El verano había sido siempre una época horrible para las columnas de opinión. Con la actividad política desaparecida, los bárbaros capitalinos aterrizaban en Mallorca y la jet set importada o residente –incapaz de perder del todo el pelo de la dehesa– daba fiestas tirando a cutre que eran a menudo muy celebradas, ¡ay!, por un periodismo que no sabía de qué otra cosa hablar. Hasta que entre los fiscales haciendo su trabajo y los terroristas impidiendo a los ciudadanos no ya trabajar sino vivir siquiera, han hecho de este mes de agosto un volcán de noticias justo cuando muchas de las redacciones están medio vacías a causa de las vacaciones.
Se entiende mal que, en medio de toda la vorágine, algunos estrategas políticos hayan decidido convertir el verano en aún más tórrido dándole una vuelta de tuerca a la teoría de la conspiración. En una época de crisis tremenda, con índices de paro que se instalan en lo más alto de las estadísticas, el gobierno de este país tiene suficientes problemas que le caen encima sin necesidad de que aparezcan nuevos frentes. Pero se conoce que la real oposición se siente inquieta con tanto prócer imputado o en vías de serlo, así que sus estrategas, ya digo, han decidido meter caña.
Acusar a la policía, a los fiscales y a los jueces de cooperar con los pretendidos intereses gubernamentales es un guión que ningún escritor serio usaría ni en una novela de misterio de serie B. Pronto o tarde, las personas sensatas del Partido Popular, que las hay, se darán cuenta de que no cabe poner en marcha el ventilador sin ensuciarse las manos. Pero, por fortuna, de la mano de esa rabieta ha aparecido la verdadera joya, la venganza que ni siquiera Shakespeare pudo imaginar nunca. El Partido Popular valenciano, aupado por las amistades a las que se quiere un huevo, ha decidido no proponer como senadora a Leire Pajín, secretaria de organización del PSOE, sin pasar antes un examen de valencianidad.
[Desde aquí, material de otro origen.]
### config.mk
export PLATFORM = sky130hd
export DESIGN_NAME = bitmap_page_frame_allocator
export DESIGN_NICKNAME = d
export VERILOG_FILES = /design/src/design/bpfa_pkg.sv /design/src/design/bitmap_page_frame_allocator.sv
export SDC_FILE = /design/constraint.sdc
export NUM_CORES = 2
export LEC_CHECK = 0
export ABC_CLOCK_PERIOD_IN_PS = 14450
export BUFFER_PORTS_ARGS = -buffer_cell sky130_fd_sc_hd__buf_2
export CORE_MARGIN = 4
export CORE_UTILIZATION = 40
export DETAILED_ROUTE_END_ITERATION = 16
export SETUP_SLACK_MARGIN = 0.02
export SYNTH_ARGS = -nofsm -noshare
export SYNTH_HDL_FRONTEND = slang
export SYNTH_SLANG_ARGS = --single-unit
### constraint.sdc
create_clock -name clk -period 14.45 [get_ports clk]
set_clock_uncertainty 0.05 [all_clocks]
set_input_delay 4.335 -clock clk [delete_from_list [all_inputs] [get_ports clk]]
set_output_delay 4.335 -clock clk [all_outputs]
set_load 0.02 [all_outputs]
### src/design/bpfa_pkg.sv
// Package with shared types and constants of the page frame allocator.
package bpfa_pkg;

    typedef enum logic [2:0]
    {
        MODE_ALLOC      = 3'd0,
        MODE_FREE       = 3'd1,
        MODE_CONTIG     = 3'd2,
        MODE_MARK_FREE  = 3'd3,
        MODE_MARK_RSVD  = 3'd4
    } mode_t;

    localparam int unsigned COUNT_W   = 13;
    localparam int unsigned ADDR_W    = 32;
    localparam logic [COUNT_W-1:0] COUNT_MAX = 13'd8191;

endpackage
**config.mk**
```make
export PLATFORM = sky130hd
export DESIGN_NAME = icmp_echo_packet_builder_flat
export DESIGN_NICKNAME = d
export VERILOG_FILES = /design/src/hw/rtl/icmp_pkg.sv /design/src/hw/rtl/icmp_if.sv /design/src/hw/rtl/icmp_ctrl.sv /design/src/hw/rtl/icmp_dpath.sv /design/src/hw/rtl/icmp_echo_packet_builder.sv /design/src/flat_wrapper.sv
export SDC_FILE = /design/constraint.sdc
export NUM_CORES = 1
export LEC_CHECK = 0
export ABC_AREA = 1
export BUFFER_PORTS_ARGS = -buffer_cell sky130_fd_sc_hd__buf_4
export CORE_AREA = 2 2 218 220
export DETAILED_ROUTE_END_ITERATION = 12
export DIE_AREA = 0 0 220 222
export PLACE_DENSITY = 0.89
export SKIP_CTS_REPAIR_TIMING = 1
export SLEW_MARGIN = 25
export SYNTH_ARGS = -nofsm -noshare
export SYNTH_HDL_FRONTEND = slang
export SYNTH_SLANG_ARGS = --single-unit
```
**constraint.sdc**
```tcl
create_clock -name clk -period 8.05 [get_ports clk]
set_input_delay 1.61 -clock clk [delete_from_list [all_inputs] [get_ports clk]]
set_output_delay 1.61 -clock clk [all_outputs]
set_load 0.01 [all_outputs]
```
**src/hw/rtl/icmp_pkg.sv**
```systemverilog
// icmp_pkg: sizes, header codes, controller/datapath command and status types,
// and the one's-complement adder of the ICMP echo packet builder.
// No dependencies.
package icmp_pkg;

  localparam int MAX_PAYLOAD_WORDS = 32;   // payload store depth, 1..60
  localparam int HDR_WORDS         = 4;    // type/code, checksum, ident, seq

  localparam int CNT_W  = $clog2(MAX_PAYLOAD_WORDS + 1);
  localparam int ADDR_W = (MAX_PAYLOAD_WORDS > 1) ? $clog2(MAX_PAYLOAD_WORDS) : 1;
  localparam int IDX_W  = $clog2(MAX_PAYLOAD_WORDS + HDR_WORDS + 1);

  localparam logic [7:0] TYPE_REQUEST = 8'd8;
  localparam logic [7:0] TYPE_REPLY   = 8'd0;
  localparam logic [7:0] CODE_ECHO    = 8'd0;

  // byte_count codes
  localparam logic [1:0] BC_EMPTY = 2'd0;
  localparam logic [1:0] BC_HIGH  = 2'd1;

  // emitted word positions
  localparam int W_TYPE  = 0;
  localparam int W_CSUM  = 1;
  localparam int W_IDENT = 2;
  localparam int W_SEQ   = 3;

  // header words folded into the sum, one per step
  localparam int STEP_TYPE  = 0;
  localparam int STEP_IDENT = 1;
  localparam int STEP_SEQ   = 2;
  localparam int SUM_STEPS  = 3;

  typedef struct packed {
    logic take;      // input beat accepted
    logic sum_step;  // fold one header word into the sum
    logic emit;      // load next packet word into output register
    logic close;     // final word loaded, clear packet state
  } icmp_cmd_t;

  typedef struct packed {
    logic last_seen; // accepted beat carries last_word
    logic sum_done;  // last header fold this cycle
    logic out_free;  // output register can take a word
    logic is_eop;    // current emit index is the final word
  } icmp_sts_t;

  // 16-bit one's-complement add with end-around carry
  function automatic logic [15:0] oc_add(input logic [15:0] a, input logic [15:0] b);
    logic [16:0] s;
    s = {1'b0, a} + {1'b0, b};
    return s[15:0] + {15'd0, s[16]};
  endfunction

endpackage

```
**src/hw/rtl/icmp_if.sv**
```systemverilog
// icmp_if: valid/ready channel interfaces for payload input beats and
// packet output beats. No dependencies.
interface icmp_in_if;
  logic        valid;
  logic        ready;
  logic        echo_reply;
  logic [15:0] identifier;
  logic [15:0] sequence_num;
  logic [15:0] data_word;
  logic [1:0]  byte_count;
  logic        last_word;

  modport source (output valid, output echo_reply, output identifier, output sequence_num,
                  output data_word, output byte_count, output last_word, input ready);
  modport sink   (input valid, input echo_reply, input identifier, input sequence_num,
                  input data_word, input byte_count, input last_word, output ready);
endinterface

interface icmp_out_if;
  logic        valid;
  logic        ready;
  logic [15:0] packet_word;
  logic        end_of_packet;
  logic        overflow;

  modport source (output valid, output packet_word, output end_of_packet,
                  output overflow, input ready);
  modport sink   (input valid, input packet_word, input end_of_packet,
                  input overflow, output ready);
endinterface

```
**src/hw/rtl/icmp_ctrl.sv**
```systemverilog
// icmp_ctrl: collect / checksum / emit sequencer of the ICMP echo builder.
// Depends on icmp_pkg.
module icmp_ctrl (
  input  logic                clk,
  input  logic                rst_n,
  input  logic                in_valid,
  output logic                in_ready,
  input  icmp_pkg::icmp_sts_t sts,
  output icmp_pkg::icmp_cmd_t cmd
);
  import icmp_pkg::*;

  typedef enum logic [2:0] {
    S_COLLECT = 3'b001,
    S_SUM     = 3'b010,
    S_EMIT    = 3'b100
  } state_t;

  state_t state_r, state_nxt;

  always_comb begin
    cmd          = '0;
    in_ready     = (state_r == S_COLLECT);
    cmd.take     = in_valid && in_ready;
    cmd.sum_step = (state_r == S_SUM);
    cmd.emit     = (state_r == S_EMIT) && sts.out_free;
    cmd.close    = cmd.emit && sts.is_eop;
  end

  always_comb begin
    state_nxt = state_r;
    case (state_r)
      S_COLLECT: if (sts.last_seen) state_nxt = S_SUM;
      S_SUM:     if (sts.sum_done)  state_nxt = S_EMIT;
      S_EMIT:    if (cmd.close)     state_nxt = S_COLLECT;
      default:   state_nxt = S_COLLECT;
    endcase
  end

  always_ff @(posedge clk) begin
    if (!rst_n) begin
      state_r <= S_COLLECT;
    end else begin
      state_r <= state_nxt;
    end
  end

  // input side and output loading never overlap
  a_take_vs_emit: assert property (@(posedge clk) disable iff (!rst_n)
    !(cmd.take && cmd.emit))
    else $error("input beat taken while emitting");

endmodule

```
**src/hw/rtl/icmp_dpath.sv**
```systemverilog
// icmp_dpath: header latches, payload store, one's-complement sum, emit index
// and output register of the ICMP echo builder. Depends on icmp_pkg.
module icmp_dpath (
  input  logic                clk,
  input  logic                rst_n,
  input  icmp_pkg::icmp_cmd_t cmd,
  output icmp_pkg::icmp_sts_t sts,
  input  logic                echo_reply,
  input  logic [15:0]         identifier,
  input  logic [15:0]         sequence_num,
  input  logic [15:0]         data_word,
  input  logic [1:0]          byte_count,
  input  logic                last_word,
  input  logic                out_ready,
  output logic                out_valid,
  output logic [15:0]         packet_word,
  output logic                end_of_packet,
  output logic                overflow
);
  import icmp_pkg::*;

  logic [15:0]      sum_r, sum_nxt;
  logic [CNT_W-1:0] cnt_r, cnt_nxt;
  logic [IDX_W-1:0] idx_r, idx_nxt;
  logic             reply_r, inpkt_r, inpkt_nxt, drop_r, drop_nxt;
  logic [15:0]      ident_r, seq_r;
  logic [15:0]      mem [MAX_PAYLOAD_WORDS];
  logic [15:0]      rd_data_r;
  logic             out_valid_r, out_valid_nxt;
  logic [15:0]      out_word_r;
  logic             out_eop_r, out_ovf_r;

  logic [15:0]      in_w, w0, hdr_add, emit_word;
  logic             has_word, room, store_en, sum_done, is_eop, out_free;
  logic [IDX_W-1:0] pofs;
  logic [ADDR_W-1:0] rd_addr;

  assign in_w     = (byte_count == BC_HIGH) ? {data_word[15:8], 8'h00} : data_word;
  assign has_word = (byte_count != BC_EMPTY);
  assign room     = (cnt_r < CNT_W'(MAX_PAYLOAD_WORDS));
  assign store_en = cmd.take && has_word && room;
  assign w0       = {(reply_r ? TYPE_REPLY : TYPE_REQUEST), CODE_ECHO};
  assign sum_done = (idx_r == IDX_W'(SUM_STEPS - 1));
  assign is_eop   = ((idx_r + IDX_W'(1)) == (IDX_W'(HDR_WORDS) + IDX_W'(cnt_r)));
  assign out_free = !out_valid_r || out_ready;

  always_comb begin
    case (idx_r)
      IDX_W'(STEP_TYPE):  hdr_add = w0;
      IDX_W'(STEP_IDENT): hdr_add = ident_r;
      IDX_W'(STEP_SEQ):   hdr_add = seq_r;
      default:            hdr_add = 16'h0000;
    endcase
  end

  always_comb begin
    case (idx_r)
      IDX_W'(W_TYPE):  emit_word = w0;
      IDX_W'(W_CSUM):  emit_word = ~sum_r;
      IDX_W'(W_IDENT): emit_word = ident_r;
      IDX_W'(W_SEQ):   emit_word = seq_r;
      default:         emit_word = rd_data_r;
    endcase
  end

  always_comb begin
    sum_nxt   = sum_r;
    cnt_nxt   = cnt_r;
    drop_nxt  = drop_r;
    inpkt_nxt = inpkt_r;
    idx_nxt   = idx_r;
    if (cmd.take) begin
      inpkt_nxt = 1'b1;
      if (store_en) begin
        sum_nxt = oc_add(sum_r, in_w);
        cnt_nxt = cnt_r + CNT_W'(1);
      end else if (has_word) begin
        drop_nxt = 1'b1;
      end
    end
    if (cmd.sum_step) begin
      sum_nxt = oc_add(sum_r, hdr_add);
      idx_nxt = sum_done ? '0 : idx_r + IDX_W'(1);
    end
    if (cmd.emit) begin
      idx_nxt = is_eop ? '0 : idx_r + IDX_W'(1);
    end
    if (cmd.close) begin
      sum_nxt   = '0;
      cnt_nxt   = '0;
      drop_nxt  = 1'b0;
      inpkt_nxt = 1'b0;
    end
  end

  // read address follows the next emit index, so rd_data_r holds the
  // payload word of the current index
  always_comb begin
    pofs    = idx_nxt - IDX_W'(HDR_WORDS);
    rd_addr = (pofs < IDX_W'(MAX_PAYLOAD_WORDS)) ? pofs[ADDR_W-1:0] : '0;
  end

  always_comb begin
    out_valid_nxt = out_valid_r;
    if (cmd.emit)     out_valid_nxt = 1'b1;
    else if (out_ready) out_valid_nxt = 1'b0;
  end

  always_ff @(posedge clk) begin
    if (store_en) mem[cnt_r[ADDR_W-1:0]] <= in_w;
    rd_data_r <= mem[rd_addr];
  end

  always_ff @(posedge clk) begin
    if (cmd.emit) begin
      out_word_r <= emit_word;
      out_eop_r  <= is_eop;
      out_ovf_r  <= drop_r;
    end
  end

  always_ff @(posedge clk) begin
    if (!rst_n) begin
      sum_r       <= '0;
      cnt_r       <= '0;
      idx_r       <= '0;
      drop_r      <= 1'b0;
      inpkt_r     <= 1'b0;
      reply_r     <= 1'b0;
      ident_r     <= '0;
      seq_r       <= '0;
      out_valid_r <= 1'b0;
    end else begin
      sum_r       <= sum_nxt;
      cnt_r       <= cnt_nxt;
      idx_r       <= idx_nxt;
      drop_r      <= drop_nxt;
      inpkt_r     <= inpkt_nxt;
      out_valid_r <= out_valid_nxt;
      if (cmd.take && !inpkt_r) begin
        reply_r <= echo_reply;
        ident_r <= identifier;
        seq_r   <= sequence_num;
      end
    end
  end

  always_comb begin
    sts           = '0;
    sts.last_seen = cmd.take && last_word;
    sts.sum_done  = sum_done;
    sts.out_free  = out_free;
    sts.is_eop    = is_eop;
  end

  assign out_valid     = out_valid_r;
  assign packet_word   = out_word_r;
  assign end_of_packet = out_eop_r;
  assign overflow      = out_ovf_r;

  a_cnt_bound: assert property (@(posedge clk) disable iff (!rst_n)
    cnt_r <= CNT_W'(MAX_PAYLOAD_WORDS))
    else $error("payload count beyond store depth");

  a_drop_full: assert property (@(posedge clk) disable iff (!rst_n)
    drop_r |-> (cnt_r == CNT_W'(MAX_PAYLOAD_WORDS)))
    else $error("words dropped with room in store");

  a_close_clears: assert property (@(posedge clk) disable iff (!rst_n)
    cmd.close |=> (cnt_r == '0) && !drop_r && !inpkt_r && (idx_r == '0))
    else $error("packet state not cleared after final word");

endmodule

```
**src/hw/rtl/icmp_echo_packet_builder.sv**
```systemverilog
// ICMP echo builder top: beats are taken back to back; after the last beat input
// stalls through the three checksum folds and the emission of all 4 + payload words.
// First word is registered for output after the folds, then 1 word/cycle with ready.
// rst_n is synchronous, active low; clears control state, payload store not cleared.
// Depends on icmp_pkg, icmp_if, icmp_ctrl, icmp_dpath.
module icmp_echo_packet_builder (
  input  logic      clk,
  input  logic      rst_n,
  icmp_in_if.sink   in_ch,
  icmp_out_if.source out_ch
);
  import icmp_pkg::*;

  // Controller owns the handshake on the input side and the sequence:
  //   collect beats -> fold type/code, ident, seq into the sum -> emit words.
  // Datapath keeps the payload store (one write port during collect, one
  // registered read during emit), the end-around-carry sum and the output
  // register, which decouples the output ready from the input side.
  icmp_cmd_t cmd;
  icmp_sts_t sts;

  icmp_ctrl u_ctrl (
    .clk      (clk),
    .rst_n    (rst_n),
    .in_valid (in_ch.valid),
    .in_ready (in_ch.ready),
    .sts      (sts),
    .cmd      (cmd)
  );

  // Payload beat words land in the store in arrival order; words past the
  // store depth are dropped and set the overflow mark for the whole packet.
  icmp_dpath u_dpath (
    .clk           (clk),
    .rst_n         (rst_n),
    .cmd           (cmd),
    .sts           (sts),
    .echo_reply    (in_ch.echo_reply),
    .identifier    (in_ch.identifier),
    .sequence_num  (in_ch.sequence_num),
    .data_word     (in_ch.data_word),
    .byte_count    (in_ch.byte_count),
    .last_word     (in_ch.last_word),
    .out_ready     (out_ch.ready),
    .out_valid     (out_ch.valid),
    .packet_word   (out_ch.packet_word),
    .end_of_packet (out_ch.end_of_packet),
    .overflow      (out_ch.overflow)
  );

endmodule
```
**src/flat_wrapper.sv**
```systemverilog
// flat-port wrapper written by rule: the top's interface ports become plain ports
module icmp_echo_packet_builder_flat import icmp_pkg::*;
  (clk, rst_n, in_ch_valid, in_ch_echo_reply, in_ch_identifier, in_ch_sequence_num, in_ch_data_word, in_ch_byte_count, in_ch_last_word, in_ch_ready, out_ch_valid, out_ch_packet_word, out_ch_end_of_packet, out_ch_overflow, out_ch_ready);
  icmp_in_if in_ch_i ();
  icmp_out_if out_ch_i ();
  input  logic clk;
  input  logic rst_n;
  input wire logic [$bits(in_ch_i.valid)-1:0] in_ch_valid;
  input wire logic [$bits(in_ch_i.echo_reply)-1:0] in_ch_echo_reply;
  input wire logic [$bits(in_ch_i.identifier)-1:0] in_ch_identifier;
  input wire logic [$bits(in_ch_i.sequence_num)-1:0] in_ch_sequence_num;
  input wire logic [$bits(in_ch_i.data_word)-1:0] in_ch_data_word;
  input wire logic [$bits(in_ch_i.byte_count)-1:0] in_ch_byte_count;
  input wire logic [$bits(in_ch_i.last_word)-1:0] in_ch_last_word;
  output wire logic [$bits(in_ch_i.ready)-1:0] in_ch_ready;
  output wire logic [$bits(out_ch_i.valid)-1:0] out_ch_valid;
  output wire logic [$bits(out_ch_i.packet_word)-1:0] out_ch_packet_word;
  output wire logic [$bits(out_ch_i.end_of_packet)-1:0] out_ch_end_of_packet;
  output wire logic [$bits(out_ch_i.overflow)-1:0] out_ch_overflow;
  input wire logic [$bits(out_ch_i.ready)-1:0] out_ch_ready;
  assign in_ch_i.valid = in_ch_valid;
  assign in_ch_i.echo_reply = in_ch_echo_reply;
  assign in_ch_i.identifier = in_ch_identifier;
  assign in_ch_i.sequence_num = in_ch_sequence_num;
  assign in_ch_i.data_word = in_ch_data_word;
  assign in_ch_i.byte_count = in_ch_byte_count;
  assign in_ch_i.last_word = in_ch_last_word;
  assign in_ch_ready = in_ch_i.ready;
  assign out_ch_valid = out_ch_i.valid;
  assign out_ch_packet_word = out_ch_i.packet_word;
  assign out_ch_end_of_packet = out_ch_i.end_of_packet;
  assign out_ch_overflow = out_ch_i.overflow;
  assign out_ch_i.ready = out_ch_ready;
  icmp_echo_packet_builder u_core (.clk(clk), .rst_n(rst_n), .in_ch(in_ch_i), .out_ch(out_ch_i));
endmodule
```
# == Yosys cells after proc, flatten, opt, wreduce, memory -nomap -nowiden ==
# Memory sizes are Yosys's and may differ from the RTL's. A register that Yosys moved wholly into a read port is not among the register bits.
# Index checks and enable logic that the tools add are counted.
# classes
reduce_logical,20
eq_ne,11
bitwise_logic,3
magnitude_cmp,2
mux,20
n_addsub,8
# ops
operator,n
$pmux W16 S4,1
$mux W16,3
$pmux W16 S3,1
$add A16 B16 Y17,2
$add A16 B1 Y16,2
$mux W6,4
$not A16 Y16,1
$add A6 B1 Y6 const B,2
$eq A6 B2 Y1 const B,2
$lt A6 B6 Y1 const B,2
$mux W3,3
$pmux W3 S3,1
$mux W8,1
$reduce_bool A2 Y1,4
$logic_and A1 B1 Y1,7
$add A3 B6 Y6 const A,1
$eq A6 B1 Y1 const B,1
$eq A6 B6 Y1,1
$logic_not A6 Y1,1
$reduce_and A3 Y1,2
$sub A6 B3 Y6 const B,1
$mux W5,1
$mux W1,4
$mux W4,1
other kinds (11),15
# totals
input_bits,56
n_memories,1
out_inout_bits,20
mem_bits_rw,512
elab_cells,78
reg_bits,85
# mem_list
memory,words,width,rd,rd_ports_with_merged_regs,wr,line_no,rtl
u_core.u_dpath.mem,32,16,1,1,1,icmp_dpath.sv:27,logic [15:0] mem [MAX_PAYLOAD_WORDS];

# == Longest topological paths before layout ==
# Gate-level depths: netlist of the first run.
# logic_depth
ltp_word,7
depth_mapped,36
mapped_depth_nobuf,35

# == Modules after synthesis ==
# A second synthesis of the first run with hierarchy kept.
# hier_totals
cells_unflattened,3188
hier_area_um2,29672.2
# modules_own_cells
module,cells_per_inst,instances,area_each_um2,seq_area_each_um2
icmp_dpath,3154,1,29453.2,17516.8
icmp_ctrl,34,1,219.0,60.1

# == Worst setup path before layout of the first run ==
# OpenSTA, ideal clock, no wires.
# synth_path
path_kind,input port to flip-flop
startpoint,in in_ch_byte_count[0]
endpoint,reg u_core.u_dpath.sum_r[13]
arrival_time_ns,6.042
path_buffers,0
path_stages,28
setup_ns,0.110
slack_ns,1.898
required_ns,7.940
path_cell_list,inv_1 nor2_1 nor2_1 ha_1 inv_1 fa_1 o21ai_0 nand2_1 nand2_1 a21boi_0 o21ai_0 nand3_1 nand2_1 ha_1 nand3_1 nor2_1 inv_1 nor2_1 inv_1 or2_2 nor2_1 nand3_1 nor2_1 nand3_1 o21ai_0 nand2_1 nand3_1 inv_1
# synth_between
elab_chain_cells,7
word_cells_on_any_way,12
# synth_lines
element,line_no,rtl
start: declaration,flat_wrapper.sv:13,input wire logic [$bits(in_ch_i.byte_count)-1:0] in_ch_byte_count;
$eq A2 B1 Y1,icmp_dpath.sv:38,"assign in_w = (byte_count == BC_HIGH) ? {data_word[15:8], 8'h00} : data_word;"
$mux W8,icmp_dpath.sv:38,
net u_core.u_dpath.in_w[0],icmp_dpath.sv:33,"logic [15:0] in_w, w0, hdr_add, emit_word;"
$add A16 B16 Y17,icmp_pkg.sv:50,"s = {1'b0, a} + {1'b0, b};"
$add A16 B1 Y16,icmp_pkg.sv:51,"return s[15:0] + {15'd0, s[16]};"
$mux W16,icmp_dpath.sv:74,if (store_en) begin
$mux W16,icmp_dpath.sv:72,if (cmd.take) begin
$mux W16,icmp_dpath.sv:81,if (cmd.sum_step) begin
end signal: assignment,icmp_dpath.sv:134,sum_r <= sum_nxt;
end: declaration,icmp_dpath.sv:22,"logic [15:0] sum_r, sum_nxt;"
# The timed path passes the listed nets, and every way through them passes these cells. The select of a mux whose other input is x is not followed.
# A chain may end at the register's enable or synchronous reset.

# == Worst setup path in the final report of the first run ==
# layout_path
startpoint,in in_ch_byte_count[1]
endpoint,reg u_core.u_dpath.sum_r[13]
# The elaborated chain is that of the path after synthesis.

==> results of run 1 <==
-- Yosys cell counts (all sizes together) --
| cell type | count |
|---|---|
| a21boi | 2 |
| a21oi | 87 |
| a221o | 1 |
| clkinv | 2 |
| buf | 99 |
| o21a | 3 |
| xnor2 | 8 |
| dfxtp | 83 |
| o31ai | 1 |
| nand4 | 11 |
| fa | 2 |
| inv | 434 |
| a221oi | 5 |
| nand3 | 465 |
| ha | 46 |
| o211ai | 5 |
| edfxtp | 530 |
| nor3 | 17 |
| a31oi | 3 |
| or2 | 100 |
| nand3b | 51 |
| a311oi | 1 |
| a21o | 4 |
| nor4 | 2 |
| xor2 | 33 |
| nor2 | 174 |
| nand2 | 537 |
| o21ai | 73 |
| o22ai | 30 |
| o221ai | 1 |
| o311ai | 1 |
| clkbuf | 51 |
| o2111ai | 65 |
| o21bai | 3 |
| a211oi | 2 |
-- path summary, 6_finish.rpt --
path	start	endpoint	slack [ps]	cells after the start
worst max register to register	u_core.u_dpath.idx_r[5]$_SDFF_PN0_	u_core.u_dpath.sum_r[12]$_SDFFE_PP0P_	2580	34
worst min register to register	u_core.u_dpath.drop_r$_SDFFE_PP0P_	u_core.u_dpath.overflow$_DFFE_PP_	440	0
worst max-delay path	in_ch_byte_count[1]	u_core.u_dpath.sum_r[13]$_SDFFE_PP0P_	2040	27
worst min-delay path	u_core.u_dpath.drop_r$_SDFFE_PP0P_	u_core.u_dpath.overflow$_DFFE_PP_	440	0
-- per-stage QoR --
step                  util  cells  area [um2]  hold slack, ps
floorplan                -   2932       28960           409.0
global placement    0.6496   3518       30050           421.7
detailed placement  0.6499   3518       30070           429.1
CTS                 0.6898   3626       31910           444.5
global route        0.6904   3627       31940           458.9
finish              0.6904   3628       31940           442.6
-- sequential cells by signal, indices dropped and copies added (netlist names), 3 cells and up --
| name | flops |
|---|---|
| u_core.u_ctrl.state_r | 3 |
| u_core.u_dpath.packet_word | 16 |
| u_core.u_dpath.rd_data_r | 16 |
| u_core.u_dpath.cnt_r | 6 |
| u_core.u_dpath.ident_r | 16 |
| u_core.u_dpath.mem | 512 |
| u_core.u_dpath.sum_r | 16 |
| u_core.u_dpath.idx_r | 6 |
| u_core.u_dpath.seq_r | 16 |
-- per-layer routing --
layer	up-vias	part of all wire
met4	4	0.051
met3	275	0.13
met2	1641	0.46
met1	10438	0.36
met5	-	0.00029
li1	9999	-
-- report_power, final --
part	internal, mW	leakage, nW	switching (mW)	total [mW]
sequential	3.50	5.48	0.0404	3.55
clock	1.49	0.899	1.19	2.68
combinational	0.154	6.79	0.346	0.500
total	5.15	13.2	1.58	6.72
-- logic make-up after synthesis --
family	share of synthesized area
xor gates and xnor gates	0.01240
and+or+nand+nor	0.2155
DFF	0.6069
adders and majority gates	0.02125
AOI/OAI and AO/OA	0.06238
buffers and inverters	0.08164
-- layout by cell type (no fill, tap or decap), types with 64 or more instances in the layout --
cell type and instances:
nor2_1 157, dfxtp_1 83, nand3_1 461, or2_2 100
buf_4 127, o2111ai_1 65, o21ai_0 64, a21oi_1 86
nand2_1 530, edfxtp_1 530, inv_1 423
-- cell type report --
cell class / instances / area [um2]
Antenna cell: 1 / 2.502
Multi-Input combinational cell: 1733 / 9121
Tap cell: 607 / 759.5
Inverter: 436 / 1638
Fill cell: 3145 / 14320
Timing Repair Buffer: 130 / 996.0
Sequential cell: 613 / 17580
Clock buffer: 78 / 1598
Clock inverter: 30 / 246.5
Brindo por la iniciativa. Ya comenzaba a ser hora de hacer justicia al espíritu del Estado de las autonomías imponiendo exámenes de pureza de sangre ideológica. No es cosa de pasarse y exigir a las autoridades, qué sé yo, las cuatro reglas o una ortografía impecable, que todos tenemos nuestro corazoncito y no nos gusta que nos pongan en evidencia. Pero el examen de valencianidad –que no tardará en ser adoptado, con los pertinentes ajustes, por otras comunidades autónomas– resulta oportuno e incluso aconsejable en términos generales. ¿Quién querría que le sirviese la cena en el restaurante un camarero del que no está al tanto del santerío local, las fiestas populares y los altibajos del equipo de fútbol emblematico? La valencianidad, catalanidad, euskeridad, galleguidad; españolidad, incluso, debería ser de examen obligatorio soplando en un dispositivo capaz de indicarla. Cuando nos llegue el turno, ya pensaremos cómo arreglárnosla porque un valencionímetro propio para Eivissa igual no sirve en Mallorca. Todo sea por la patria.